#### [REQUIRED WORK]
Copy each line of the records that includes "config".

══════════════════════════════

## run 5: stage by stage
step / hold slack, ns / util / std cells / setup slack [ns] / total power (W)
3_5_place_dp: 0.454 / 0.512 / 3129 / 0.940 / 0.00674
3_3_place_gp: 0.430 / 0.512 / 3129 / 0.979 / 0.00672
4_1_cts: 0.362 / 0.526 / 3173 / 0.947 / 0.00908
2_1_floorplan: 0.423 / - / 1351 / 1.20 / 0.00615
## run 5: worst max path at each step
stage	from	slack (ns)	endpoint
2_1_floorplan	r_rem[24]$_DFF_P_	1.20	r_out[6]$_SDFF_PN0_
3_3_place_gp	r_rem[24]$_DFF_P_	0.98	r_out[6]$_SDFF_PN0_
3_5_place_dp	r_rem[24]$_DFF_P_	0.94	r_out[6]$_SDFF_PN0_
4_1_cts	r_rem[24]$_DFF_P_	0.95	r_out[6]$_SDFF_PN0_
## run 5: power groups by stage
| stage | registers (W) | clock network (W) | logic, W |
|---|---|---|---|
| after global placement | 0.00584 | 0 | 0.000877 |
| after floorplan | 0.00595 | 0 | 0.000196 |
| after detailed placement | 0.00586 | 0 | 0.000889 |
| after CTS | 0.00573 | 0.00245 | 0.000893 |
Background: an optimization exercise with open tools, aiming at small area, a short achievable clock period and few clock cycles per item. Do not read the settings as production practice. The RTL was checked by simulation tests, not by an equivalence proof against the original design. Power and IR drop assume default switching activity.

===== design/flow/run.sh =====
#!/bin/bash
# synth_recipe.tcl (not shown) runs the flow's synth.tcl, then flattens the netlist and writes it again
# the make line also repeats each setting of config.mk as NAME=value (left out here)
make -C /OpenROAD-flow-scripts/flow DESIGN_CONFIG=/design/flow/config.mk WORK_HOME=/design/flow/orfs CLKGATE_MAP_FILE= SYNTH_SCRIPT=/design/flow/synth_recipe.tcl finish

===== design/flow/constraint.sdc =====
create_clock -name core_clock -period 9.5 [get_ports {clk_i}]
set_input_delay 1.9000 -clock core_clock [delete_from_list [all_inputs] [get_ports {clk_i}]]
set_output_delay 1.9000 -clock core_clock [all_outputs]
set_load 0.01 [all_outputs]

===== design/flow/config.mk =====
export PLATFORM = sky130hd
export DESIGN_NAME = vertex_fetch_index_cache
export DESIGN_NICKNAME = vertex_fetch_index_cache
export VERILOG_FILES = /design/flow/design.v
export SDC_FILE = /design/flow/constraint.sdc
export NUM_CORES = 4
export LEC_CHECK = 0
export CAP_MARGIN = 20
export CORE_MARGIN = 2
export CORE_UTILIZATION = 40
export SLEW_MARGIN = 20

===== design/flow/design.v =====
package vfic_pkg;
  localparam int unsigned BatchSize  = 66;
  localparam int unsigned MaxAttribs = 16;
  localparam int unsigned SlotW      = 7;
  localparam int unsigned AttrW      = 4;
  localparam int unsigned DescW      = 117;
  localparam logic [1:0] RegDrawMode = 2'd0;
  localparam logic [1:0] RegAttrMask = 2'd1;
  localparam logic [1:0] RegInCount  = 2'd2;
  localparam logic CmdVertex = 1'b0;
  localparam logic CmdLoad   = 1'b1;
  localparam logic KindSlot  = 1'b0;
  localparam logic KindFetch = 1'b1;
  typedef struct packed {
    logic [63:0] base;
    logic [15:0] stride;
    logic [31:0] offset;
    logic [4:0]  size;
  } attr_desc_t;
endpackage
module vfic_ram #(
  parameter int unsigned WIDTH = 32,
  parameter int unsigned DEPTH = 66
) (
  input  logic                     clk_i,
  input  logic                     we_i,
  input  logic [$clog2(DEPTH)-1:0] waddr_i,
  input  logic [WIDTH-1:0]         wdata_i,
  input  logic                     re_i,
  input  logic [$clog2(DEPTH)-1:0] raddr_i,
  output logic [WIDTH-1:0]         rdata_o
);
  logic [WIDTH-1:0] mem_q [DEPTH];
  logic [WIDTH-1:0] rdata_q;
  always_ff @(posedge clk_i) begin
    if (we_i) begin
      mem_q[waddr_i] <= wdata_i;
    end
    if (re_i) begin
      rdata_q <= mem_q[raddr_i];
    end
  end
  assign rdata_o = rdata_q;
endmodule
module vfic_addr_unit (
  input  logic        clk_i,
  input  logic        mul_en_i,
  input  logic [15:0] stride_i,
  input  logic [31:0] index_i,
  input  logic [63:0] base_i,
  input  logic [31:0] offset_i,
  output logic [63:0] addr_o
);
  logic [47:0] prod_q;
  always_ff @(posedge clk_i) begin
    if (mul_en_i) begin
      prod_q <= 48'(stride_i) * 48'(index_i);
    end
  end
  assign addr_o = base_i + {16'd0, prod_q} + {32'd0, offset_i};
endmodule
module vertex_fetch_index_cache (
  input  logic         clk_i,
  input  logic         rst_ni,
  input  logic         psel,
  input  logic         penable,
  input  logic         pwrite,
  input  logic [3:0]   paddr,
  input  logic [31:0]  pwdata,
  output logic [31:0]  prdata,
  output logic         pready,
  input  logic         s_axis_tvalid,
  output logic         s_axis_tready,
  input  logic [159:0] s_axis_tdata,
  input  logic         s_axis_tuser,
  input  logic         s_axis_tlast,
  output logic         m_axis_tvalid,
  input  logic         m_axis_tready,
  output logic [87:0]  m_axis_tdata,
  output logic         m_axis_tuser,
  output logic         m_axis_tlast
);
  localparam logic [2:0] StIdle = 3'd0;
  localparam logic [2:0] StSrd  = 3'd1;
  localparam logic [2:0] StScmp = 3'd2;
  localparam logic [2:0] StArd  = 3'd3;
  localparam logic [2:0] StAmul = 3'd4;
  localparam logic [2:0] StAadd = 3'd5;
  localparam logic [2:0] StSlot = 3'd6;
  localparam int unsigned SW = vfic_pkg::SlotW;
  logic        draw_mode_q;
  logic [15:0] mask_q;
  logic [4:0]  in_count_q;
  logic [2:0]    state_q, state_d;
  logic [SW-1:0] fill_q, pos_q, i_q, slot_q;
  logic [31:0]   ctr_q, idx_q;
  logic          last_q, hit_q;
  logic [4:0]    j_q, n_cnt;
  logic          ov_q;
  logic [87:0]   od_q;
  logic          ou_q, ol_q;
  logic          load_ok;
  logic          ov_set;
  vfic_pkg::attr_desc_t in_desc, rd_desc;
  logic [vfic_pkg::DescW-1:0] desc_rdata;
  logic [31:0]   tag_rdata;
  logic [63:0]   addr;
  logic [15:0]   stride_eff;
  logic          bend;
  logic          in_acc;
  logic          tag_we, tag_re, desc_we, desc_re, mul_en;
  assign pready = 1'b1;
  always_ff @(posedge clk_i or negedge rst_ni) begin
    if (!rst_ni) begin
      draw_mode_q <= 1'b0;
      mask_q      <= 16'd0;
      in_count_q  <= 5'd1;
    end else if (psel && penable && pwrite) begin
      unique case (paddr[3:2])
        vfic_pkg::RegDrawMode: draw_mode_q <= pwdata[0];
        vfic_pkg::RegAttrMask: mask_q      <= pwdata[15:0];
        vfic_pkg::RegInCount:  in_count_q  <= pwdata[4:0];
        default: ;
      endcase
    end
  end
  always_comb begin
    unique case (paddr[3:2])
      vfic_pkg::RegDrawMode: prdata = {31'd0, draw_mode_q};
      vfic_pkg::RegAttrMask: prdata = {16'd0, mask_q};
      vfic_pkg::RegInCount:  prdata = {27'd0, in_count_q};
      default:               prdata = 32'd0;
    endcase
  end
  assign in_desc.base   = s_axis_tdata[99:36];
  assign in_desc.stride = s_axis_tdata[115:100];
  assign in_desc.offset = s_axis_tdata[147:116];
  assign in_desc.size   = s_axis_tdata[152:148];
  assign rd_desc        = vfic_pkg::attr_desc_t'(desc_rdata);
  assign s_axis_tready = (state_q == StIdle);
  assign in_acc        = s_axis_tvalid && s_axis_tready;
  assign load_ok       = !ov_q || m_axis_tready;
  assign ov_set        = load_ok && ((state_q == StAadd) || (state_q == StSlot));
  assign n_cnt         = (in_count_q > 5'(vfic_pkg::MaxAttribs)) ?
                         5'(vfic_pkg::MaxAttribs) : in_count_q;
  assign stride_eff    = (rd_desc.stride != 16'd0) ? rd_desc.stride :
                         {11'd0, rd_desc.size};
  assign bend          = (({1'b0, pos_q} + 8'd1) >= 8'(vfic_pkg::BatchSize)) || last_q;
  assign desc_we = in_acc && (s_axis_tuser == vfic_pkg::CmdLoad);
  assign desc_re = (state_q == StArd) && (j_q < n_cnt) && mask_q[j_q[3:0]];
  assign tag_re  = (state_q == StSrd) && (i_q < fill_q);
  assign tag_we  = (state_q == StSlot) && load_ok && !hit_q;
  assign mul_en  = (state_q == StAmul);
  vfic_ram #(.WIDTH(32), .DEPTH(vfic_pkg::BatchSize)) u_tag_ram (
    .clk_i  (clk_i),
    .we_i   (tag_we),
    .waddr_i(fill_q),
    .wdata_i(idx_q),
    .re_i   (tag_re),
    .raddr_i(i_q),
    .rdata_o(tag_rdata)
  );
  vfic_ram #(.WIDTH(vfic_pkg::DescW), .DEPTH(vfic_pkg::MaxAttribs)) u_desc_ram (
    .clk_i  (clk_i),
    .we_i   (desc_we),
    .waddr_i(s_axis_tdata[35:32]),
    .wdata_i(in_desc),
    .re_i   (desc_re),
    .raddr_i(j_q[3:0]),
    .rdata_o(desc_rdata)
  );
  vfic_addr_unit u_addr (
    .clk_i   (clk_i),
    .mul_en_i(mul_en),
    .stride_i(stride_eff),
    .index_i (idx_q),
    .base_i  (rd_desc.base),
    .offset_i(rd_desc.offset),
    .addr_o  (addr)
  );
  always_comb begin
    state_d = state_q;
    unique case (state_q)
      StIdle: if (in_acc && s_axis_tuser == vfic_pkg::CmdVertex) state_d = StSrd;
      StSrd:  state_d = (i_q < fill_q) ? StScmp : StArd;
      StScmp: state_d = (tag_rdata == idx_q) ? StSlot : StSrd;
      StArd:  begin
        if (j_q >= n_cnt) begin
          state_d = StSlot;
        end else if (mask_q[j_q[3:0]]) begin
          state_d = StAmul;
        end
      end
      StAmul: state_d = StAadd;
      StAadd: if (load_ok) state_d = StArd;
      StSlot: if (load_ok) state_d = StIdle;
      default: state_d = StIdle;
    endcase
  end
  always_ff @(posedge clk_i or negedge rst_ni) begin
    if (!rst_ni) begin
      state_q <= StIdle;
      fill_q  <= '0;
      pos_q   <= '0;
      ctr_q   <= 32'd0;
      i_q     <= '0;
      j_q     <= 5'd0;
      hit_q   <= 1'b0;
      ov_q    <= 1'b0;
    end else begin
      state_q <= state_d;
      ov_q    <= ov_set || (ov_q && !m_axis_tready);
      unique case (state_q)
        StIdle: begin
          i_q   <= '0;
          j_q   <= 5'd0;
          hit_q <= 1'b0;
        end
        StSrd: if (i_q >= fill_q) slot_q <= fill_q;
        StScmp: begin
          if (tag_rdata == idx_q) begin
            hit_q  <= 1'b1;
            slot_q <= i_q;
          end else begin
            i_q <= i_q + SW'(1);
          end
        end
        StArd: if (j_q < n_cnt && !mask_q[j_q[3:0]]) j_q <= j_q + 5'd1;
        StAadd: begin
          if (load_ok) begin
            j_q <= j_q + 5'd1;
          end
        end
        StSlot: begin
          if (load_ok) begin
            if (bend) begin
              fill_q <= '0;
              pos_q  <= '0;
            end else begin
              pos_q <= pos_q + SW'(1);
              if (!hit_q) fill_q <= fill_q + SW'(1);
            end
            ctr_q <= last_q ? 32'd0 : ctr_q + 32'd1;
          end
        end
        default: ;
      endcase
    end
  end
  always_ff @(posedge clk_i) begin
    if (in_acc) begin
      idx_q  <= draw_mode_q ? ctr_q : s_axis_tdata[31:0];
      last_q <= s_axis_tlast;
    end
    if (state_q == StAadd && load_ok) begin
      od_q <= {6'd0, 1'b0, rd_desc.size, addr, j_q[3:0], 1'b0, slot_q};
      ou_q <= vfic_pkg::KindFetch;
      ol_q <= 1'b0;
    end else if (state_q == StSlot && load_ok) begin
      od_q <= {6'd0, bend, 5'd0, 64'd0, 4'd0, hit_q, slot_q};
      ou_q <= vfic_pkg::KindSlot;
      ol_q <= 1'b1;
    end
  end
  assign m_axis_tvalid = ov_q;
  assign m_axis_tdata  = od_q;
  assign m_axis_tuser  = ou_q;
  assign m_axis_tlast  = ol_q;
endmodule

==> impl_results.rst <==
.. list-table::
   :header-rows: 1

   * - Metric
     - Value
   * - IO Port Bufs
     - 281
   * - Wire length after detailed routing
     - 490,000 um
   * - Critical path class
     - reg2reg
   * - Fin Setup TNS
     - 0 ps
   * - Core area
     - 463,000 um2
   * - Average cell area after synthesis
     - 20.3 um2
   * - Total power of the final layout
     - 0.0758 W
   * - Vias
     - 92,000
   * - Number of buffers on the longest clock path
     - 4
   * - Global-route wire length before repair
     - 701,000 um
   * - TritonCTS Buffers
     - 441
   * - Result of the run
     - complete, no violations
   * - Global-route usage over all layers
     - 20.6%
   * - Leakage power of the design
     - 68.3 nW
   * - Maximum number of pins on one net before global-route repair
     - 122
   * - Die span in x
     - 686 um
   * - # nets final
     - 10,600
   * - Final worst hold slack
     - 448 ps
   * - Slew @ Worst Pin
     - 1100 ps
   * - Share of the synthesized area in the top cell type
     - 69.4%
   * - Worst r2r path cells
     - 24
   * - Most frequently used flop master after synthesis
     - sky130_fd_sc_hd__edfxtp_1
   * - Startpoint of the worst-slack reg-to-reg timing path
     - u_desc_ram.rdata_q[50]
   * - Worst slew margin
     - 26.2%
   * - Number of flops mapped to enable cells by yosys
     - 4,301
   * - Final clock period utilization by the worst path
     - 87.9%
   * - DRC violation count after routing
     - 0
   * - Max rail drop VDD
     - 1.20 mV
   * - Post-synthesis cell type with the largest combined area
     - sky130_fd_sc_hd__edfxtp_1
   * - Maximum clock rate
     - 120 MHz
   * - Type of destination of the critical path
     - register
   * - Arrival time of data at the critical path endpoint
     - 9040 ps
   * - Share of cells above drive strength 1
     - 23.3%
   * - Largest clock skew in the final design
     - 133 ps
   * - Nature of the critical path startpoint
     - register
   * - Mapped Cells
     - 9,148
   * - Slack of the worst reg-to-reg path
     - 1150 ps
   * - Count of hold buffers inserted by post-cts repair
     - 0
   * - PostCTS Resize Cnt
     - 0
   * - Initial antenna violation count
     - 49
   * - Min Clock Period, post-route
     - 8350 ps
   * - Power per Cell Area
     - 357 nW/um2
   * - Vias in the first global route
     - 96,100
   * - Worst Hold Path Cells
     - 2
   * - Finish-stage setup viols
     - 0
   * - Leading cell types by total area after synthesis
     - sky130_fd_sc_hd__edfxtp_1 (69%), sky130_fd_sc_hd__mux4_2 (15%), sky130_fd_sc_hd__fa_1 (4.9%)
   * - Min-Delay Endpoint
     - ou_q
   * - Biggest fanout along the worst timing path
     - 33
   * - Area of the die
     - 470,000 um2
   * - Unrepaired setup endpoints after global routing
     - false
   * - Placed wire-length estimate
     - 290,000 um
   * - Wire length per cell after detailed routing
     - 30.1 um
   * - Ys async rst share
     - 1.94%
   * - Number of top-level design ports
     - 330
   * - Register clock-pin slew on the reported worst setup and hold paths
     - 60 ps
   * - Post-CTS setup buffer count
     - 0
   * - Startpoint of the worst hold path
     - ou_q
   * - Clk latency of the worst-skew pair
     - 1020 ps
   * - Netlist cell types
     - 79
   * - Final hold violation count
     - 0
   * - Area growth from synthesis to layout
     - 14.1%
   * - Y dimension of the die
     - 686 um
   * - Endpoint of the lowest-slack register-to-register path
     - u_addr.prod_q[41]
   * - Syn Std Cell Area
     - 186,000 um2
   * - Max Cap Violations
     - 0
   * - Global route total overflow
     - 0
   * - Warning count from the yosys run
     - 4
   * - Master cell of the clock root buffer
     - sky130_fd_sc_hd__clkbuf_16
   * - Data required time of the critical path
     - 10,190 ps
   * - Total iterations of the first detailed-routing run
     - 5
   * - Post-DR vias/cell
     - 5.65
   * - Number of DRC markers after the initial detailed-route iteration
     - 9,281
   * - Pins Over Slew Limit
     - 0
   * - Sequential element share of the synthesized area
     - 70.6%
   * - Final worst-path setup slack
     - 1150 ps
   * - RePlAce Congestion
     - 0.855
   * - CTS tree
     - built
   * - Post-synthesis sequential element count
     - 4,390
   * - H-tree lvl count
     - 5
   * - Hold Path Class
     - reg2reg
   * - Number of core rows
     - 250
   * - Setup WS pre-CTS
     - 1040 ps
   * - TritonCTS Sinks
     - 4,390
   * - Starting utilization of the core area
     - 40.2%
   * - Remaining antenna violation count after routing
     - 0
   * - Filler instances
     - 38,500
placed cells by master, fill, tap and decap left out, drive strengths merged, types with 202 or more instances in the layout:
cell type / count
and2: 256
buf: 287
clkbuf: 546
clkdlybuf4s50: 280
edfxtp: 4301
fa: 451
ha: 202
inv: 496
mux4: 1262
nand2: 431
nor2: 252
synthesized netlist by cell type, drive strengths merged, types with 8 or more instances:
library cell	count
dfrtp	84
nor4	17
nor2	252
and3	32
a31oi	14
nand4	32
nand2	431
buf	149
nor2b	23
o21bai	14
fa	451
mux2i	39
mux2	57
o31ai	13
and4	10
or3	13
edfxtp	4301
nor3	28
clkbuf	317
o21ai	105
inv	478
ha	202
nor3b	9
nand3	59
a21o	73
and2	256
xnor2	57
mux4	1262
a211oi	10
nand2b	17
xor2	88
o211ai	8
a21oi	143
o21a	20
cell families after synthesis:
| group | count (synthesis) | synth area share, % |
|---|---|---|
| fa+ha+maj | 653 | 6.21 |
| other cells | 2 | 0.00404 |
| flops | 4390 | 70.6 |
| xor+xnor | 145 | 0.683 |
| mux | 1358 | 15.8 |
| buf+inv | 945 | 2.00 |
| simple gates | 1203 | 3.11 |
| compound gates | 452 | 1.54 |
metal layers:
layer	share of wire (%)	wire [um]	global-route usage, %
met5	0.056	276	0
met4	3.2	15500	5.92
met3	6.6	32400	3.21
met2	51	249000	35.7
met1	39	192000	27.1
per-stage QoR:
stage	cell area (um2)	instances	utilization, %
final	212000	16300	45.8
after global routing	212000	16300	45.8
after CTS	212000	16300	45.8
after detailed placement	198000	15400	42.7
after global placement	198000	15400	42.7
after floorplan	186000	9169	-
worst max-delay path: stages, from the launching register on:
cell,delay [ps]
sky130_fd_sc_hd__edfxtp_1,370
sky130_fd_sc_hd__buf_4,250
sky130_fd_sc_hd__nor4_1,290
sky130_fd_sc_hd__and4_1,330
sky130_fd_sc_hd__a21o_1,750
sky130_fd_sc_hd__buf_4,350
sky130_fd_sc_hd__nand2_1,110
sky130_fd_sc_hd__fa_1,520
sky130_fd_sc_hd__fa_1,520
sky130_fd_sc_hd__fa_1,520
sky130_fd_sc_hd__inv_1,50
sky130_fd_sc_hd__fa_1,490
sky130_fd_sc_hd__fa_1,500
sky130_fd_sc_hd__inv_1,50
sky130_fd_sc_hd__fa_1,480
sky130_fd_sc_hd__inv_1,40
sky130_fd_sc_hd__ha_1,330
sky130_fd_sc_hd__o21a_1,150
sky130_fd_sc_hd__o21a_1,130
sky130_fd_sc_hd__o211a_1,170
sky130_fd_sc_hd__o2111ai_1,100
sky130_fd_sc_hd__o21ai_0,750
sky130_fd_sc_hd__o21ai_0,370
sky130_fd_sc_hd__o31ai_1,340
sky130_fd_sc_hd__xor2_1,120
how the worst max path moves through the flow:
stage	from	end	cells after the start	slack, ps
floorplan	s_axis_tvalid	u_desc_ram.mem_q[1][0]	5	-40
global placement	u_desc_ram.rdata_q[42]	u_addr.prod_q[45]	25	990
detailed placement	u_desc_ram.rdata_q[50]	u_addr.prod_q[45]	25	1040
CTS	u_desc_ram.rdata_q[50]	u_addr.prod_q[41]	24	1030
global route	u_desc_ram.rdata_q[42]	u_addr.prod_q[41]	24	640
finish	u_desc_ram.rdata_q[50]	u_addr.prod_q[41]	24	1150
power by group:
part           switching [W]  internal, W
Sequential          0.000630       0.0234
Combinational         0.0206       0.0142
Clock                0.00745      0.00960
sequential cells by signal (all words and copies together), names as in the netlist, 3 cells and up:
| register | count |
|---|---|
| slot_q | 7 |
| fill_q | 7 |
| u_desc_ram.rdata_q | 117 |
| u_tag_ram.mem_q | 2112 |
| j_q | 5 |
| state_q | 3 |
| m_axis_tdata | 82 |
| in_count_q | 5 |
| u_addr.prod_q | 48 |
| u_tag_ram.rdata_q | 32 |
| u_desc_ram.mem_q | 1872 |
| idx_q | 32 |
| pos_q | 7 |
| mask_q | 16 |
| i_q | 7 |
| ctr_q | 32 |
layout make-up:
type / instances / area (um2) / area share, %
multi-input cells: 3834 / 51700 / 24.4
clock inverters: 268 / 2640 / 1.25
flip-flops and latches: 4390 / 131000 / 61.9
inverters: 478 / 1790 / 0.846
diodes: 25 / 62.6 / 0.0295
clock buffers: 546 / 11500 / 5.41
well taps: 6174 / 7720 / 3.64
repair buffers: 567 / 5390 / 2.54
Testbench counts, summed over its fixed seeds: cycles 773,980, vertices 22,812.

-- port drivers added, routing unchanged --
Ports are ideal in the flow. The routed layout listed here was re-timed in OpenROAD.
Step 1 (the two cells are an assumption about what drives the block):
set clk [get_ports {clk_i}]
set_driving_cell -lib_cell sky130_fd_sc_hd__clkbuf_16 $clk
set_driving_cell -lib_cell sky130_fd_sc_hd__buf_2 [delete_from_list [all_inputs] $clk]
Step 2, shift: input delay + t, output delay - t, t = (earliest + latest rising clock arrival at the registers) / 2. This alone moves slack from input paths to output paths.
a / b / c = ideal ports / drivers / drivers and shift; a / b = the first two.
t, ns: 1.083
slack for setup (ns): 1.151 / 1.151 / 1.151
worst data-port slew with drivers (ns): 0.18
After both steps this run still meets setup and hold. For this run, drivers alone change the setup slack by 0.000 ns; drivers and shift together by 0.000 ns.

══════════════════════════════

#### [SOLVED EXERCISE]
# the make line also repeats each setting of config.mk as NAME=value (left out here)
make -C /OpenROAD-flow-scripts/flow DESIGN_CONFIG=/design/flow/config.mk WORK_HOME=/design/flow/orfs CLKGATE_MAP_FILE= SYNTH_SCRIPT=/design/flow/synth_recipe.tcl finish
===== design/flow/config.mk =====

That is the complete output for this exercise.